**YOUR INSTRUCTIONS**
Among the entries, which lines carry the string "logic"? Copy every one.

*** DATASET EXTRACT Section Begins ***

==> src/rtl/core/lcfir_pkg.sv <==
// Shared constants and types for the linear convolution FIR block.
// Depends on nothing; every module of the block imports it.
package lcfir_pkg;

    localparam int TAPS        = 32;
    localparam int SAMPLE_BITS = 16;
    localparam int PROD_BITS   = 2 * SAMPLE_BITS;
    localparam int ACC_BITS    = 40;
    localparam int AW          = $clog2(TAPS);
    localparam int CNT_BITS    = $clog2(TAPS + 1);
    localparam int IDX_BITS    = 5;

    localparam logic [CNT_BITS-1:0] TAP_COUNT_RST = CNT_BITS'(32);

    localparam logic MODE_LOAD   = 1'b0;
    localparam logic MODE_SAMPLE = 1'b1;

    typedef logic signed [SAMPLE_BITS-1:0] t_sample;
    typedef logic signed [ACC_BITS-1:0]    t_acc;

    // Coefficient store write from the sequencer.
    typedef struct packed {
        logic          we;
        logic [AW-1:0] addr;
        t_sample       data;
    } t_coef_wr;

    // Per-cycle datapath control from the sequencer.
    typedef struct packed {
        logic          issue;     // start one tap product
        logic          last_tap;  // this product closes the sum
        logic [AW-1:0] idx;       // tap position
        logic          shift;     // shift the current sample into the delay line
        logic          clear;     // zero the delay line
    } t_dp_cmd;

endpackage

*** DATASET EXTRACT Section Ends ***

**YOUR RESPONSE**
    localparam logic [CNT_BITS-1:0] TAP_COUNT_RST = CNT_BITS'(32);
    localparam logic MODE_LOAD   = 1'b0;
    localparam logic MODE_SAMPLE = 1'b1;
    typedef logic signed [SAMPLE_BITS-1:0] t_sample;
    typedef logic signed [ACC_BITS-1:0]    t_acc;
        logic          we;
        logic [AW-1:0] addr;
        logic          issue;     // start one tap product
        logic          last_tap;  // this product closes the sum
        logic [AW-1:0] idx;       // tap position
        logic          shift;     // shift the current sample into the delay line
        logic          clear;     // zero the delay line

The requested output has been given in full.